During the search and exploitation transition phase, the escape energy of the prey is used to determine whether to enter the exploration phase or the exploitation phase.

$$E=2E_0\left(1-\frac{t}{T}\right)$$ (3)

Where E₀ is the initial energy of the prey, a random number between -1 and 1 that is updated with each round of computation. Harris Hawk was in the search phase when |E|≥1 and in the development phase when |E|<1.

During the development phase, r is a random number between 0 and 1 that determines which development strategy to execute. When 0.5≤|E|<1 and r≥0.5, the position update method is soft siege. This behavior can be modeled as follows.

$$X\left(t+1\right)=\Delta X\left(t\right)-E\left|J{X}_{rabbit}\left(t\right)-X\left(t\right)\right|$$ (4)

$$\Delta X\left(t\right)=X_{rabbit}\left(t\right)-X\left(t\right)$$ (5)

Where ΔX(t) represents the difference between the position vector of the rabbit and the current location in iteration t, J is the random number between 0 and 2.

When |E|<0.5 and r≥0.5, the position update mode is hard siege. This behavior can be modeled as follows.

$$X\left(t+1\right)=X_{rabbit}\left(t\right)-E\left|\Delta X\left(t\right)\right|$$ (6)

When 0.5≤|E|<1 and r<0.5, the position update mode is soft encircle with asymptotic fast dive. This behavior can be modeled as follows.

$$Y=X_{rabbit}\left(t\right)-E\left|J{X}_{rabbit}\left(t\right)-X\left(t\right)\right|$$ (7)
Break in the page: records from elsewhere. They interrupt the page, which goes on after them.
### config.mk
export PLATFORM = sky130hd
export DESIGN_NAME = acc_core_seq_flat
export DESIGN_NICKNAME = d
export VERILOG_FILES = /design/src/rtl/acc_core_pkg.sv /design/src/rtl/acc_core_seq_if.sv /design/src/rtl/acc_core_seq_alu.sv /design/src/rtl/acc_core_seq.sv /design/src/flat_wrapper.sv
export SDC_FILE = /design/constraint.sdc
export NUM_CORES = 1
export LEC_CHECK = 0
export ABC_AREA = 1
export CAP_MARGIN = 0
export CORE_ASPECT_RATIO = 0.7
export CORE_MARGIN = 1.5
export CORE_UTILIZATION = 45
export DETAILED_ROUTE_END_ITERATION = 10
export SYNTH_ARGS = -nofsm -noshare
export SYNTH_HDL_FRONTEND = slang
export SYNTH_SLANG_ARGS = --single-unit
### constraint.sdc
create_clock -name clk -period 7.3 [get_ports clk]
set_input_delay 1.095 -clock clk [delete_from_list [all_inputs] [get_ports clk]]
set_output_delay 1.095 -clock clk [all_outputs]
set_load 0.05 [all_outputs]
### src/rtl/acc_core_pkg.sv
// acc_core_pkg: shared types for the accumulator core
// opcodes, run states and the ALU result bundle
package acc_core_pkg;

  localparam int INSTR_W = 9;
  localparam int IMM_W   = 8;
  localparam int MAX_DW  = 64;

  typedef enum logic [3:0] {
    OP_HALT = 4'h0,
    OP_MOV  = 4'h1,
    OP_LDR  = 4'h2,
    OP_ADD  = 4'h3,
    OP_ADC  = 4'h4,
    OP_SUB  = 4'h5,
    OP_AND  = 4'h6,
    OP_OR   = 4'h7,
    OP_XOR  = 4'h8,
    OP_SHL  = 4'h9,
    OP_SHR  = 4'hA,
    OP_LD   = 4'hB,
    OP_ST   = 4'hC,
    OP_BNZ  = 4'hD,
    OP_JMP  = 4'hE,
    OP_CLC  = 4'hF
  } op_t;

  typedef enum logic [1:0] {
    S_IDLE,
    S_RUN,
    S_DONE
  } state_t;

  // result is zero-extended from DW so one type serves every width
  typedef struct packed {
    logic [MAX_DW-1:0] result;
    logic              carry;
  } alu_res_t;

endpackage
$$Z=Y+S\times LF\left(D\right)$$ (8)

$$X\left(t+1\right)=\{\begin{array}{l}Y,f\left(Y\right)<f\left(X\left(t\right)\right)\\ Z,f\left(Z\right)<f\left(X\left(t\right)\right)\end{array}$$ (9)

Where, f() is the fitness function, D is the problem dimension, S is a D-dimensional random vector, LF is a Levy function.
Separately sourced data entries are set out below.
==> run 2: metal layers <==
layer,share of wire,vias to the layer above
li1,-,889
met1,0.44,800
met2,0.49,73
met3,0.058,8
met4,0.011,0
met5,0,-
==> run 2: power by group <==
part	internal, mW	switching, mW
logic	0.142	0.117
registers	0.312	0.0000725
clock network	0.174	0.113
// Design-error checks for the fetch queue.
module fetch_queue_chk #(
   parameter int DEPTH = 4
) (
   input logic                       clk,
   input logic                       rst,
   input logic                       i_push,
   input logic                       i_rvalid,
   input logic [$clog2(DEPTH):0]     i_count,
   input logic [$clog2(DEPTH):0]     i_inflight
);
   localparam int CW = $clog2(DEPTH) + 1;

   // The credit rule must never let a response land in a full queue.
   a_no_push_when_full : assert property (@(posedge clk) disable iff (rst)
      !(i_push && (i_count == CW'(DEPTH))));

   // A response with nothing outstanding means the memory broke ordering.
   a_no_orphan_rvalid : assert property (@(posedge clk) disable iff (rst)
      !(i_rvalid && (i_inflight == {CW{1'b0}})));
endmodule
==> src/rtl/demux_pkg.sv <==
// Shared types and sizing for the registered 1:4 demultiplexer.
package demux_pkg;

    localparam int unsigned NCH   = 4;
    localparam int unsigned SEL_W = 2;

    typedef logic [SEL_W-1:0] sel_t;

    typedef enum logic {
        EMPTY = 1'b0,
        FULL  = 1'b1
    } slot_state_t;

endpackage

==> src/rtl/demux_slot.sv <==
// One-entry output channel register: loads on push, frees on pop, and a
// same-cycle push/pop keeps the channel full with the new word.
module demux_slot
    import demux_pkg::*;
#(
    parameter int unsigned W = 8
) (
    input  logic         clk,
    input  logic         rst_n,
    input  logic         load,
    input  logic [W-1:0] d,
    input  logic         pop,
    output logic [W-1:0] q,
    output logic         valid
);

    slot_state_t state, state_nxt;

    always_ff @(posedge clk or negedge rst_n) begin
        if (!rst_n) begin
            state <= EMPTY;
        end else begin
            state <= state_nxt;
        end
    end

    always_comb begin
        state_nxt = state;
        unique case (state)
            EMPTY: if (load) state_nxt = FULL;
            FULL:  if (!load && pop) state_nxt = EMPTY;
            default: state_nxt = EMPTY;
        endcase
    end

    // Held word only changes on a load, so a stalled channel stays stable.
    always_ff @(posedge clk or negedge rst_n) begin
        if (!rst_n) begin
            q <= '0;
        end else if (load) begin
            q <= d;
        end
    end

    assign valid = (state == FULL);

endmodule

==> src/rtl/demux1_4_seq.sv <==
// Registered 1:4 demultiplexer with per-channel valid/ready handshakes.
// Define DEMUX_RR_EN to replace in_sel with an internal round-robin pointer.
module demux1_4_seq
    import demux_pkg::*;
#(
    parameter int unsigned W = 8
) (
    input  logic             clk,
    input  logic             rst_n,
    input  logic [W-1:0]     in_data,
    input  logic [SEL_W-1:0] in_sel,
    input  logic             in_valid,
    output logic             in_ready,
    output logic [NCH*W-1:0] out_data,
    output logic [NCH-1:0]   out_valid,
    input  logic [NCH-1:0]   out_ready,
    output logic [SEL_W-1:0] cur_sel
);

    sel_t           s;
    logic           accept;
    logic [NCH-1:0] load;
    logic [NCH-1:0] pop;

`ifdef DEMUX_RR_EN
    sel_t rr_ptr;
    logic unused_sel;

    // Pointer steps only on accept; a stalled channel blocks without skipping.
    always_ff @(posedge clk or negedge rst_n) begin
        if (!rst_n) begin
            rr_ptr <= '0;
        end else if (accept) begin
            rr_ptr <= rr_ptr + sel_t'(1);
        end
    end

    assign s          = rr_ptr;
    assign unused_sel = ^in_sel;
`else
    assign s = in_sel;
`endif

    assign cur_sel  = s;
    assign in_ready = ~out_valid[s] | out_ready[s];
    assign accept   = in_valid & in_ready;
    assign pop      = out_valid & out_ready;

    always_comb begin
        load    = '0;
        load[s] = accept;
    end

    for (genvar k = 0; k < NCH; k++) begin : g_slot
        demux_slot #(
            .W(W)
        ) u_slot (
            .clk   (clk),
            .rst_n (rst_n),
            .load  (load[k]),
            .d     (in_data),
            .pop   (pop[k]),
            .q     (out_data[k*W +: W]),
            .valid (out_valid[k])
        );
    end

endmodule

==> config.mk <==
export PLATFORM = sky130hd
export DESIGN_NAME = demux1_4_seq
export DESIGN_NICKNAME = d
export VERILOG_FILES = /design/src/rtl/demux_pkg.sv /design/src/rtl/demux_slot.sv /design/src/rtl/demux1_4_seq.sv
export SDC_FILE = /design/constraint.sdc
export NUM_CORES = 1
export LEC_CHECK = 0
export CORE_UTILIZATION = 32
export DETAILED_ROUTE_END_ITERATION = 7
export SLEW_MARGIN = 20
export SYNTH_ARGS = -nofsm -noshare
export SYNTH_HDL_FRONTEND = slang
export SYNTH_SLANG_ARGS = --single-unit
export TNS_END_PERCENT = 50
==> constraint.sdc <==
create_clock -name clk -period 1.8 [get_ports clk]
set_input_delay 0.18 -clock clk [delete_from_list [all_inputs] [get_ports clk]]
set_output_delay 0.18 -clock clk [all_outputs]
set_load 0.005 [all_outputs]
When |E|<0.5 and r<0.5, the position update mode is hard encircling with asymptotic fast dive. This behavior can be modeled as follows.
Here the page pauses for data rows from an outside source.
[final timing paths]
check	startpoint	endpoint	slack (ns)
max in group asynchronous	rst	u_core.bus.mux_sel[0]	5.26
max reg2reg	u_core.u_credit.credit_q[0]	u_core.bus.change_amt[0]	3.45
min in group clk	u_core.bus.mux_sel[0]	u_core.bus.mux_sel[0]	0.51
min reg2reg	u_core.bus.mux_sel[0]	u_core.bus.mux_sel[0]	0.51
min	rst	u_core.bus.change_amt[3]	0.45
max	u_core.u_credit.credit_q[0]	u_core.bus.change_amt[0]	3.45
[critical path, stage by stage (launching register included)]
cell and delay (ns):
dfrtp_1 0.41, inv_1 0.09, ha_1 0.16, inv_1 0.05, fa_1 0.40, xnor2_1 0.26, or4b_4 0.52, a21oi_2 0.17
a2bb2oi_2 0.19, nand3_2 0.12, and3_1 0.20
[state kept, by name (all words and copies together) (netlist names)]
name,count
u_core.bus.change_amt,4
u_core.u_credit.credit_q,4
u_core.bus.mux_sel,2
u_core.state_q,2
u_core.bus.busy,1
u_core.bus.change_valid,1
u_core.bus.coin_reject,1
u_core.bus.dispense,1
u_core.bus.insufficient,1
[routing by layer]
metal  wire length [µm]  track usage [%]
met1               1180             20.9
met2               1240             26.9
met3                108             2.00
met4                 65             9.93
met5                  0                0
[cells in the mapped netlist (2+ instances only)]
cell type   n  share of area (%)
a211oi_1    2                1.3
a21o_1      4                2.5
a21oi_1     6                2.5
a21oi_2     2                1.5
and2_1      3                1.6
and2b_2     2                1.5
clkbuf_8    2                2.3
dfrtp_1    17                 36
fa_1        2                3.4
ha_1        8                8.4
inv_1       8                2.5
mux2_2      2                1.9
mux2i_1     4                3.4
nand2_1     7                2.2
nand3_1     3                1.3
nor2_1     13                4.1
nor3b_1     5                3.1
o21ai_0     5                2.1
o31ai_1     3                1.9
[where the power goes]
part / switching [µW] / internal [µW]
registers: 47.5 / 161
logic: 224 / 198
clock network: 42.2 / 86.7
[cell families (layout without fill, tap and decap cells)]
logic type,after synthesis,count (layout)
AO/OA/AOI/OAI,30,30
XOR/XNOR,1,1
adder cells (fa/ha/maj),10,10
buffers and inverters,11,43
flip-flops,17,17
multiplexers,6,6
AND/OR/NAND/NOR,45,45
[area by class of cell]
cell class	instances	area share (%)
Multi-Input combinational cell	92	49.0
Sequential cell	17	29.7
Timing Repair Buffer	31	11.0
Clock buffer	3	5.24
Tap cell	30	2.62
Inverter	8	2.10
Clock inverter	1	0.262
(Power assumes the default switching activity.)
**config.mk**
```make
export PLATFORM = sky130hd
export DESIGN_NAME = intersection_phase_scheduler
export DESIGN_NICKNAME = d
export VERILOG_FILES = /design/src/rtl/tl_pkg.sv /design/src/rtl/rr_pick.sv /design/src/rtl/intersection_phase_scheduler.sv
export SDC_FILE = /design/constraint.sdc
export NUM_CORES = 1
export LEC_CHECK = 0
export CORE_MARGIN = 2
export CORE_UTILIZATION = 35
export CTS_BUF_LIST = sky130_fd_sc_hd__clkbuf_4
export CTS_CLUSTER_DIAMETER = 40
export DETAILED_ROUTE_END_ITERATION = 12
export PLACE_DENSITY = 0.7
export SKIP_LAST_GASP = 1
export SYNTH_ARGS = -nofsm -noshare
export SYNTH_HDL_FRONTEND = slang
export SYNTH_SLANG_ARGS = --single-unit
```
**constraint.sdc**
```tcl
create_clock -name clk -period 5.25 [get_ports clk]
set_input_delay 0.7875 -clock clk [delete_from_list [all_inputs] [get_ports clk]]
set_output_delay 0.7875 -clock clk [all_outputs]
set_load 0.1 [all_outputs]
```
## config.mk

```make
export PLATFORM = sky130hd
export DESIGN_NAME = mem_port_arbiter
export DESIGN_NICKNAME = d
export VERILOG_FILES = /design/src/rtl/mem_arb_pkg.sv /design/src/rtl/mem_arb_wdog.sv /design/src/rtl/mem_port_arbiter.sv
export SDC_FILE = /design/constraint.sdc
export NUM_CORES = 1
export LEC_CHECK = 0
export BUFFER_PORTS_ARGS = -buffer_cell sky130_fd_sc_hd__buf_2
export CELL_PAD_IN_SITES_DETAIL_PLACEMENT = 2
export CELL_PAD_IN_SITES_GLOBAL_PLACEMENT = 2
export CORE_MARGIN = 8
export CORE_UTILIZATION = 25
export DETAILED_ROUTE_END_ITERATION = 7
export PLACE_DENSITY_LB_ADDON = 0.1
export SLEW_MARGIN = 20
export SYNTH_ARGS = -nofsm -noshare
export SYNTH_HDL_FRONTEND = slang
export SYNTH_HIERARCHICAL = 1
export SYNTH_SLANG_ARGS = --single-unit
```

## constraint.sdc

```tcl
create_clock -name clk -period 4.7 [get_ports clk]
set_input_delay 0.94 -clock clk [delete_from_list [all_inputs] [get_ports clk]]
set_output_delay 0.94 -clock clk [all_outputs]
set_load 0.03 [all_outputs]
```
==> src/rtl/tms34020_cache_pkg.sv <==
// Shared types and geometry for the TMS34020-style instruction cache fill logic.
// The cache has 4 segments, 8 subsegments per segment and 4 words per subsegment.
package tms34020_cache_pkg;

    localparam int SEG_NUM    = 4;
    localparam int SUBSEG_NUM = 8;
    localparam int LINE_WORDS = 4;
    localparam int SEG_W      = 2;
    localparam int SUBSEG_W   = 3;
    localparam int WORD_W     = 2;

    typedef enum logic [0:0] {
        ST_IDLE = 1'b0,
        ST_FILL = 1'b1
    } fill_state_t;

    // Entry 0 holds the most recently used segment; the last entry is the LRU victim.
    typedef logic [SEG_NUM-1:0][SEG_W-1:0] lru_stack_t;

    function automatic logic [6:0] cache_addr(
        input logic [SEG_W-1:0]    seg,
        input logic [SUBSEG_W-1:0] sub,
        input logic [WORD_W-1:0]   word
    );
        return {seg, sub, word};
    endfunction

endpackage

==> src/rtl/tms34020_cache_lru.sv <==
// Four-entry LRU stack: a touch moves the segment to the MRU slot, and the
// bottom of the stack names the replacement victim.
module tms34020_cache_lru
    import tms34020_cache_pkg::*;
(
    input  logic             clk,
    input  logic             rst_n,
    input  logic             touch,
    input  logic [SEG_W-1:0] touch_seg,
    output logic [SEG_W-1:0] lru_seg
);

    lru_stack_t       stack_r;
    lru_stack_t       stack_next_s;
    logic [SEG_W-1:0] pos_s;

    // Locate the touched segment, then shift the more recent entries down by one.
    always_comb begin
        pos_s = {SEG_W{1'b0}};
        for (int i = 0; i < SEG_NUM; i++) begin
            if (stack_r[i] == touch_seg) begin
                pos_s = SEG_W'(i);
            end else begin
                pos_s = pos_s;
            end
        end
        stack_next_s = stack_r;
        if (touch) begin
            stack_next_s[0] = touch_seg;
            for (int i = 1; i < SEG_NUM; i++) begin
                if (i <= int'(pos_s)) begin
                    stack_next_s[i] = stack_r[i-1];
                end else begin
                    stack_next_s[i] = stack_r[i];
                end
            end
        end else begin
            stack_next_s = stack_r;
        end
    end

    // Stack register; reset order is seg0 = MRU down to seg3 = LRU.
    always_ff @(posedge clk or negedge rst_n) begin
        if (!rst_n) begin
            for (int i = 0; i < SEG_NUM; i++) begin
                stack_r[i] <= SEG_W'(i);
            end
        end else if (touch) begin
            stack_r <= stack_next_s;
        end else begin
            stack_r <= stack_r;
        end
    end

    assign lru_seg = stack_r[SEG_NUM-1];

endmodule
$$X\left(t+1\right)=\{\begin{array}{l}Y,f\left(Y\right)<f\left(X\left(t\right)\right)\\ Z,f\left(Z\right)<f\left(X\left(t\right)\right)\end{array}$$ (10)

$$Y=X_{rabbit}\left(t\right)-E\left|J{X}_{rabbit}\left(t\right)-X_m\left(t\right)\right|$$ (11)

$$Z=Y+S\times LF\left(D\right)$$ (12)

The specific experimental steps are shown in Figure 2.

Figure 2. Flow chart of parameter optimization.

RESULTS

Data Set

A total of 970 cases meeting the screening criteria were included in this study. These patients were divided into 4 TCM syndrome types, including 592 cases of Qi and Yin deficiency syndrome, 113 cases of liver and stomach depression heat syndrome, 103 cases of gastrointestinal damp-heat syndrome, 162 cases of Yin and Yang deficiency syndrome, which are consistent with clinical distribution patterns. The frequency of standardized TCM symptoms was analyzed, and there were 75 symptoms with a frequency higher than 8. Twenty-nine typical TCM symptoms with a frequency higher than 10% are shown in Table 1. The most frequent TCM symptom is blurred vision.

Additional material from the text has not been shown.